╭─ Material to process

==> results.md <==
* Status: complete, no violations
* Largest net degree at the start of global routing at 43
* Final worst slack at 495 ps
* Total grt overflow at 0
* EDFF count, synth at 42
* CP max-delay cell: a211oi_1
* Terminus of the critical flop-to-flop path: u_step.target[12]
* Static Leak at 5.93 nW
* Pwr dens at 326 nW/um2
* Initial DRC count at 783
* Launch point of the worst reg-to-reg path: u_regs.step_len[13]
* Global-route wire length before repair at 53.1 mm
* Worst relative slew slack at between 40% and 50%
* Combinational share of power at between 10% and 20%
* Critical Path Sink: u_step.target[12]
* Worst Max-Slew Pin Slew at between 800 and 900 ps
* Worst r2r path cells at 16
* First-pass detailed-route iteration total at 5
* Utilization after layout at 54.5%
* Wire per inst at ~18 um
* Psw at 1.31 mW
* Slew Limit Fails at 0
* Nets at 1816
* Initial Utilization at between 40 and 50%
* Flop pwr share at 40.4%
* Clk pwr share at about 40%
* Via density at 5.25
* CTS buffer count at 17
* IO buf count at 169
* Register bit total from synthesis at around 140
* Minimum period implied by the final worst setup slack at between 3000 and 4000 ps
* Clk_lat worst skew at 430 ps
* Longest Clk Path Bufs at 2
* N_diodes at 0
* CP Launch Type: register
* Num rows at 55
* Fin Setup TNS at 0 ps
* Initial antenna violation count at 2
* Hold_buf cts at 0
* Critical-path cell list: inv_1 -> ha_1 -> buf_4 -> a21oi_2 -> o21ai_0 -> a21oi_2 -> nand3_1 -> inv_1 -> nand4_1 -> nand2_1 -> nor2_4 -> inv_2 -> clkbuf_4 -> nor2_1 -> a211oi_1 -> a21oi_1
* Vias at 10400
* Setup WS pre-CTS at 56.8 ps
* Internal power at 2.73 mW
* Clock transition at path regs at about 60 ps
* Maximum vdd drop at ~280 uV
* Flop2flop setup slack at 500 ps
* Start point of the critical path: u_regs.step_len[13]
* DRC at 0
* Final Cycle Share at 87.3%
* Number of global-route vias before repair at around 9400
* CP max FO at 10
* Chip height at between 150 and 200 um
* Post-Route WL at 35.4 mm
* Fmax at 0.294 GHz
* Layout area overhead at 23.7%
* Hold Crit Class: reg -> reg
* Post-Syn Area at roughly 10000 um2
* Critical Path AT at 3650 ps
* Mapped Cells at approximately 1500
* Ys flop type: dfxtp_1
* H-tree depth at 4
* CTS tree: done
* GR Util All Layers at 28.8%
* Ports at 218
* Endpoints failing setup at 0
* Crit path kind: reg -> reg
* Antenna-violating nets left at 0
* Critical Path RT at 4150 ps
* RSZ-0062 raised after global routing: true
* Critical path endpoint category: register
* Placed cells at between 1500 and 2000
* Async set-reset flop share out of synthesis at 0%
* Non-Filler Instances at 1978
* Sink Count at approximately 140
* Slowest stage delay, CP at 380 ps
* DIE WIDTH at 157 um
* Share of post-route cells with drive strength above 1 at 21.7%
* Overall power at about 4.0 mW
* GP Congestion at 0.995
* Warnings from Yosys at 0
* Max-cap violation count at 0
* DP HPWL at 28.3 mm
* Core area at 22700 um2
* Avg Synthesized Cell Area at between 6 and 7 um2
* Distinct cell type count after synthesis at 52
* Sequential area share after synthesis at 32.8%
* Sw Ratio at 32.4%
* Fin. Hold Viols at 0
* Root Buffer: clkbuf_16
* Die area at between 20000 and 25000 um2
===== src/rtl/core/hpm_div_stage.sv =====
// ---------------------------------------------------------------------------
// hpm_div_stage
// One restoring division step for both lanes, registered.
// ---------------------------------------------------------------------------
module hpm_div_stage
    import hpm_pkg::*;
(
    input  logic     clk,
    input  logic     rst_n,
    input  logic     en,
    input  logic     in_valid,
    input  hpm_div_t in_data,
    output logic     out_valid,
    output hpm_div_t out_data
);

    logic     valid_reg;
    hpm_div_t data_reg, data_next;
    logic [MAG_W:0] rx2, ry2, den_ext;
    logic           gx, gy;
    logic [MAG_W:0] dx, dy;

    // shift remainder, subtract divisor when it fits
    always_comb
    begin
        rx2     = {in_data.rem_x, 1'b0};
        ry2     = {in_data.rem_y, 1'b0};
        den_ext = {1'b0, in_data.den};
        gx      = (rx2 >= den_ext);
        gy      = (ry2 >= den_ext);
        dx      = rx2 - den_ext;
        dy      = ry2 - den_ext;

        data_next       = in_data;
        data_next.rem_x = gx ? dx[MAG_W-1:0] : rx2[MAG_W-1:0];
        data_next.rem_y = gy ? dy[MAG_W-1:0] : ry2[MAG_W-1:0];
        data_next.quo_x = {in_data.quo_x[QB-2:0], gx};
        data_next.quo_y = {in_data.quo_y[QB-2:0], gy};
    end

    always_ff @(posedge clk or negedge rst_n)
    begin
        if (!rst_n)
        begin
            valid_reg <= 1'b0;
        end
        else if (en)
        begin
            valid_reg <= in_valid;
        end
    end

    always_ff @(posedge clk)
    begin
        if (en)
        begin
            data_reg <= data_next;
        end
    end

    assign out_valid = valid_reg;
    assign out_data  = data_reg;

endmodule
--- config.mk ---
export PLATFORM = sky130hd
export DESIGN_NAME = hpm_round
export DESIGN_NICKNAME = d
export VERILOG_FILES = /design/src/rtl/core/hpm_pkg.sv /design/src/rtl/core/hpm_round.sv
export SDC_FILE = /design/constraint.sdc
export NUM_CORES = 1
export LEC_CHECK = 0
export BUFFER_PORTS_ARGS = -buffer_cell sky130_fd_sc_hd__buf_2
export CORE_MARGIN = 10
export CORE_UTILIZATION = 45
export CTS_CLUSTER_SIZE = 8
export DETAILED_ROUTE_END_ITERATION = 10
export GPL_TIMING_DRIVEN = 0
export PLACE_DENSITY = 0.82
export SKIP_LAST_GASP = 1
export SYNTH_ARGS = -nofsm -noshare
export SYNTH_HDL_FRONTEND = slang
export SYNTH_SLANG_ARGS = --single-unit
--- constraint.sdc ---
create_clock -name clk -period 0.9 [get_ports clk]
set_input_delay 0.27 -clock clk [delete_from_list [all_inputs] [get_ports clk]]
set_output_delay 0.27 -clock clk [all_outputs]
set_load 0.01 [all_outputs]
--- src/rtl/core/hpm_pkg.sv ---
// ---------------------------------------------------------------------------
// hpm_pkg
// Types, constants and register indexes of the homography point mapper.
// ---------------------------------------------------------------------------
package hpm_pkg;

    localparam int COEF_N     = 8;
    localparam int COEF_W     = 32;
    localparam int COEF_IDX_W = 3;
    localparam int CFG_ADDR_W = 4;
    localparam int COORD_W    = 16;
    localparam int PROD_W     = COEF_W + COORD_W;
    localparam int SUM_W      = PROD_W + 1;
    localparam int MAG_W      = PROD_W;
    // quotient is taken with one extra fraction bit for rounding
    localparam int QB         = 17;
    localparam int DIV_STEPS  = QB;

    localparam logic [COORD_W-1:0] INVALID_COORD = 16'hFFF0;
    localparam logic [COORD_W-1:0] Q_POS_MAX     = 16'h7FFF;
    localparam logic [COORD_W-1:0] Q_NEG_MIN     = 16'h8000;
    localparam logic [QB-1:0]      Q_POS_LIM     = 17'd32767;
    localparam logic [QB-1:0]      Q_NEG_LIM     = 17'd32768;
    localparam logic [SUM_W-1:0]   ONE_Q32       = 49'h1_0000_0000;

    typedef enum logic [CFG_ADDR_W-1:0] {
        REG_COEF_A = 4'd0,
        REG_COEF_B = 4'd1,
        REG_COEF_C = 4'd2,
        REG_COEF_D = 4'd3,
        REG_COEF_E = 4'd4,
        REG_COEF_F = 4'd5,
        REG_COEF_G = 4'd6,
        REG_COEF_H = 4'd7
    } hpm_reg_t;

    typedef logic [COEF_N-1:0][COEF_W-1:0] hpm_coef_t;

    localparam hpm_coef_t COEF_RESET = {32'd0, 32'd0, 32'd0, 32'd65536,
                                        32'd0, 32'd0, 32'd0, 32'd65536};

    typedef struct packed {
        logic signed [COORD_W-1:0] src_x;
        logic signed [COORD_W-1:0] src_y;
    } hpm_in_t;

    typedef struct packed {
        logic signed [COORD_W-1:0] dst_x;
        logic signed [COORD_W-1:0] dst_y;
        logic                      point_valid;
    } hpm_out_t;

    // divider pipeline payload, one lane for x and one for y
    typedef struct packed {
        logic [MAG_W-1:0] rem_x;
        logic [MAG_W-1:0] rem_y;
        logic [MAG_W-1:0] den;
        logic [QB-1:0]    quo_x;
        logic [QB-1:0]    quo_y;
        logic             neg_x;
        logic             neg_y;
        logic             ovf_x;
        logic             ovf_y;
        logic             zero;
    } hpm_div_t;

endpackage

--- src/rtl/core/hpm_round.sv ---
// ---------------------------------------------------------------------------
// hpm_round
// Rounding, sign, saturation and zero-denominator handling; output register.
// ---------------------------------------------------------------------------
module hpm_round
    import hpm_pkg::*;
(
    input  logic     clk,
    input  logic     rst_n,
    input  logic     en,
    input  logic     in_valid,
    input  hpm_div_t in_data,
    output logic     out_valid,
    output hpm_out_t out_data
);

    logic     valid_reg;
    hpm_out_t data_reg, data_next;

    function automatic logic [COORD_W-1:0] finish(input logic [QB-1:0] t,
                                                  input logic neg,
                                                  input logic ovf);
        logic [QB:0]   sum;
        logic [QB-1:0] q;
        logic [COORD_W-1:0] res;
        begin
            // t carries one extra fraction bit: add half and drop it
            sum = {1'b0, t} + (QB+1)'(1);
            q   = sum[QB:1];
            if (ovf)
            begin
                res = neg ? Q_NEG_MIN : Q_POS_MAX;
            end
            else if (q == '0)
            begin
                res = '0;
            end
            else if (neg)
            begin
                res = (q >= Q_NEG_LIM) ? Q_NEG_MIN : COORD_W'(-q);
            end
            else
            begin
                res = (q > Q_POS_LIM) ? Q_POS_MAX : q[COORD_W-1:0];
            end
            return res;
        end
    endfunction

    always_comb
    begin
        if (in_data.zero)
        begin
            data_next.dst_x       = INVALID_COORD;
            data_next.dst_y       = INVALID_COORD;
            data_next.point_valid = 1'b0;
        end
        else
        begin
            data_next.dst_x       = finish(in_data.quo_x, in_data.neg_x, in_data.ovf_x);
            data_next.dst_y       = finish(in_data.quo_y, in_data.neg_y, in_data.ovf_y);
            data_next.point_valid = 1'b1;
        end
    end

    always_ff @(posedge clk or negedge rst_n)
    begin
        if (!rst_n)
        begin
            valid_reg <= 1'b0;
        end
        else if (en)
        begin
            valid_reg <= in_valid;
        end
    end

    always_ff @(posedge clk)
    begin
        if (en)
        begin
            data_reg <= data_next;
        end
    end

    assign out_valid = valid_reg;
    assign out_data  = data_reg;

endmodule

Word-level counts from Yosys, hierarchy flattened
Cells that the tools add are included.
Widths: inputs -> output; s select.
{ "op_classes": {"mux": 13, "magnitude_cmp": 4, "reduce_logical": 2, "add_sub_neg": 4} }
{ "op_table": {"columns": ["operator", "n"], "rows": [
  ["$mux 16", 12],
  ["$add 17x1->18 const B", 2],
  ["$ge 17x16->1 const B", 2],
  ["$gt 17x15->1 const B", 2],
  ["$logic_not 17->1", 2],
  ["$neg 16->16", 2],
  ["$mux 1", 1]
]} }
{ "totals": {"input_bits": 187, "elab_cells": 27, "ff_bits": 34, "out_inout_bits": 34} }

Depth between registers and ports, before layout
{ "logic_depth": {"word_depth": 6, "depth_mapped": 11, "mapped_depth_nobuf": 9} }

Worst setup path after synthesis
No wires, ideal clock.
{ "synth_timing": {"path_type": "input -> register", "start": "input port in_data[5] in the netlist's numbering", "end": "register data_reg, in the netlist out_data[5] (data pin)", "setup_time_ns": 0.169, "slack_ns": -1.738, "t_required_ns": 0.731, "arrival_time_ns": 2.469, "cell_stages": 10, "cell_sequence": "ha_1 > buf_2 > xor2_1 > ha_1 > nand4b_1 > or3_1 > or4_1 > o211ai_2 > a21oi_1 > o31ai_1"} }
{ "synth_via": {"elab_chain_len": 6, "word_cells_on_any_way": 10} }
{ "synth_lines": {"columns": ["item", "line", "text"], "rows": [
  ["from (decl)", "hpm_round.sv:12", "input hpm_div_t in_data,"],
  ["$add 17x1->18 *", "hpm_round.sv:28", "sum = {1'b0, t} + (QB+1)'(1);"],
  ["$neg 16->16 (tied with other cells)", "hpm_round.sv:40", "res = (q >= Q_NEG_LIM) ? Q_NEG_MIN : COORD_W'(-q);"],
  ["$mux 16, on equally long branches", "hpm_round.sv:40, hpm_round.sv:44", null],
  ["$mux 16", "hpm_round.sv:38", "else if (neg)"],
  ["$mux 16 *", "hpm_round.sv:34", "else if (q == '0)"],
  ["$mux 16 *", "hpm_round.sv:30", "if (ovf)"],
  ["to (signal assigned)", "hpm_round.sv:82", "data_reg <= data_next;"],
  ["to (decl)", "hpm_round.sv:18", "hpm_out_t data_reg, data_next;"]
]} }
Mark *: on every way between the ends. The rest lies on a longest branch, timed or not.
A chain may end at the register's enable or synchronous reset.

Final worst setup path
{ "layout_timing": {"start": "input port in_data[6] in the netlist's numbering", "end": "register data_reg, in the netlist out_data[1] (data pin)"} }
The elaborated chain is that of the path after synthesis.

==> impl_results.md <==
- Max Freq: 396 MHz
- CTS tree: done
- P per Cell Area: 959 mW/mm2
- Placed cell area: between 0.004 and 0.005 mm2
- Final Wtd Congestion: a little over 0.9
- Failing checks: negative setup slack
- Skew-Pair Late Insertion Delay: 0.28 ns
- Hold Path Class: in -> reg
- Top Ports: 221
- Ant. Diodes: 0
- Total gr overflow: 0
- DRT Pass-1 Iters: 6
- TritonCTS buffer count: 5
- Gr usage total: between 20% and 30%
- 1st-iter DRT viols: 558
- DR vias/cell: around 6.7
- Leak pwr: approximately 0.0023 uW
- Initial Util: 46.0%
- Post-synth top flop: edfxtp_1
- Max Fanout on Critical Path: 6
- Core Rows: 33
- Post-synth EDFFs: 33
- Area of the multi-input gates: 0.00343 mm2
- Mapped Cells: 458
- Peak supply drop: ~0.59 mV
- DP Wirelength: 8.73 mm
- Antenna violations before repair: 0
- Worst hold margin: between 0.2 and 0.25 ns
- Top cell type's share of synthesized area: between 20% and 30%
- Setup tns final: -51.96 ns
- Port bufs: 61
- Drt total wl: 15.7 mm
- Synthesized Nets: about 650
- Remaining DRCs: 0
- Layout overhead on the synthesized area: 66.0%
- Status: finished with violations
- Post-synthesis cell area: 0.00374 mm2
- Fill cells: just under 500
- Final slew viol count: 0
- Yosys warns: 0
- Critical Path Sink Type: flop
- Maxcap violations: 0
- Nets@finish: 799
- WP data required: 1.02 ns
- Critical path class: in -> reg
- Clock Sinks: 34
- R2R Setup Slk: 0.16 ns
- Final setup violation count: 66
- WP data arrival: 2.64 ns
- #FFs+latches synth: 34
- Final ANT Viol Nets: 0
- Mean area per synthesized cell: 8.17 um2
- H-tree Lvls: 2
- Final min period: ~2.5 ns
- Die height: 111 um
- Clk pin slew, worst setup/hold paths: roughly 0.070 ns
- Worst setup startpoint: in_data[6]
- Post-synth ARST share: roughly 2.9%
- Post-synth top cells: o21ai_0 (36), edfxtp_1 (33), nand2_1 (33)
- Wire per inst: 22.0 um
- Critical Path Start Type: primary input
- Clk_skew: 0 ns
- Library cells used by synthesis: 69
- Core Region: 0.00813 mm2
- Worst hold start: in_valid
- Storage cell area: 0.00102 mm2
- Worst-Margin Slew: 0.855 ns
- CTS root buf: clkbuf_8
- Largest net degree at the start of global routing: 35
- Seq/Total Area, Yosys: 27.1%
- Final Hold Viols: 0
- Full die area: 0.0124 mm2
- First-pass GRT wire length: 22.5 mm
- Fin crit share: 280%
- Area contributors post-synth: edfxtp_1 (26%), xnor2_1 (5.9%), o21ai_0 (4.8%)
- Die width: 111 um
- Relative slew slack: 42.8%
- Area leader, netlist: edfxtp_1
- Most numerous cell in the Yosys netlist: o21ai_0
- Share of cells above drive strength 1: roughly half
- Final WS setup: -1.62 ns
- Vias in the first global route: 4,384
- R2r startpoint: out_valid
- Clk buf depth: 2
- Post-route cell area: 0.00621 mm2
- Vias: 4,797
- RSZ-0062 raised after global routing: true
## layout make-up
class	instances	share of cell area [%]
buffer	34	5.26
clock inverter	3	1.11
timing repair buffer	145	17.9
clock buffer	5	1.11
tap	105	2.11
inverter	16	0.967
sequential	34	16.4
multi-input combinational	370	55.2
## kinds of logic after synthesis
family | synth area share, %
xor+xnor | 9.36
compound gates | 24.9
flops | 27.1
mux | 2.78
buf+inv | 6.52
simple gates | 27.3
fa+ha+maj | 2.01
## critical path, stage by stage
cell and delay, ns:
buf_8 0.11, ha_4 0.16, buf_8 0.13, xor2_4 0.16, ha_2 0.17, nand4b_1 0.16
or3_1 0.34, or4_4 0.45, o21ai_0 0.32, a221oi_1 0.15, nor3_1 0.21
## cells in the final DEF (no fill, tap or decap), types with 9 or more instances in the layout
cell	n
a21oi_1	22
buf_2	49
buf_4	75
buf_6	22
buf_8	10
clkbuf_1	9
clkbuf_8	12
edfxtp_1	33
inv_1	14
nand2_1	28
nand3_1	17
nand4_1	13
nor2_1	21
nor3_1	10
o21ai_0	14
o21ai_1	20
xnor2_1	18
## registers in the layout, indices dropped and copies added, names as in the netlist
register,count
out_valid,1
out_data,33
## power breakdown
part / internal [uW] / switching [uW]
Clock: 1110 / 557
Sequential: 1900 / 29.3
Combinational: 993 / 1370
## path summary, 6_finish.rpt
check | to | cells past startpoint
max | out_data[1] | 11
min | out_valid | 2
max reg2reg | out_valid | 1
min reg2reg | out_valid | 1
max in group asynchronous | out_valid | 2
min in group asynchronous | out_valid | 2
## stage by stage
| step | worst slack (ns) | total power (uW) | util (%) | instances |
|---|---|---|---|---|
| after floorplan | -1.72 | 3040 | - | 458 |
| after global routing | -1.65 | 6210 | 76.4 | 712 |
| after global placement | -2.16 | 3540 | 55.7 | 624 |
| final | -1.62 | 5960 | 76.4 | 712 |
| after CTS | -1.52 | 5730 | 73.0 | 695 |
| after detailed placement | -2.20 | 3580 | 55.7 | 624 |
## routing by layer
| layer | part of all wire, % | GRT usage, % | up-vias |
|---|---|---|---|
| li1 | - | - | 2056 |
| met1 | 39 | 25.9 | 2209 |
| met2 | 45 | 34.8 | 431 |
| met3 | 11 | 4.98 | 101 |
| met4 | 5.3 | 8.31 | 0 |
| met5 | 0 | 0 | - |
## timing repair
item | 4_1_cts | 5_1_grt
endpoints found under the hold margin | 1 | 0
cloned | 2 | 0
hold buffers | 1 | 0
setup buffers | 64 | 17
setup endpoints to repair | 100 | 66
gates resized for setup | 169 | 29
pin swaps | 65 | 33
Power figures use the tool's default switching activity.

╰─

Task objective:
Retype the records above, but only those lines that fall between the line containing "WIDTH at 157 um" and the line containing "Root Buffer: clkbuf_16", with both of those lines included, exactly as written.

Exercise answer:
* DIE WIDTH at 157 um
* Share of post-route cells with drive strength above 1 at 21.7%
* Overall power at about 4.0 mW
* GP Congestion at 0.995
* Warnings from Yosys at 0
* Max-cap violation count at 0
* DP HPWL at 28.3 mm
* Core area at 22700 um2
* Avg Synthesized Cell Area at between 6 and 7 um2
* Distinct cell type count after synthesis at 52
* Sequential area share after synthesis at 32.8%
* Sw Ratio at 32.4%
* Fin. Hold Viols at 0
* Root Buffer: clkbuf_16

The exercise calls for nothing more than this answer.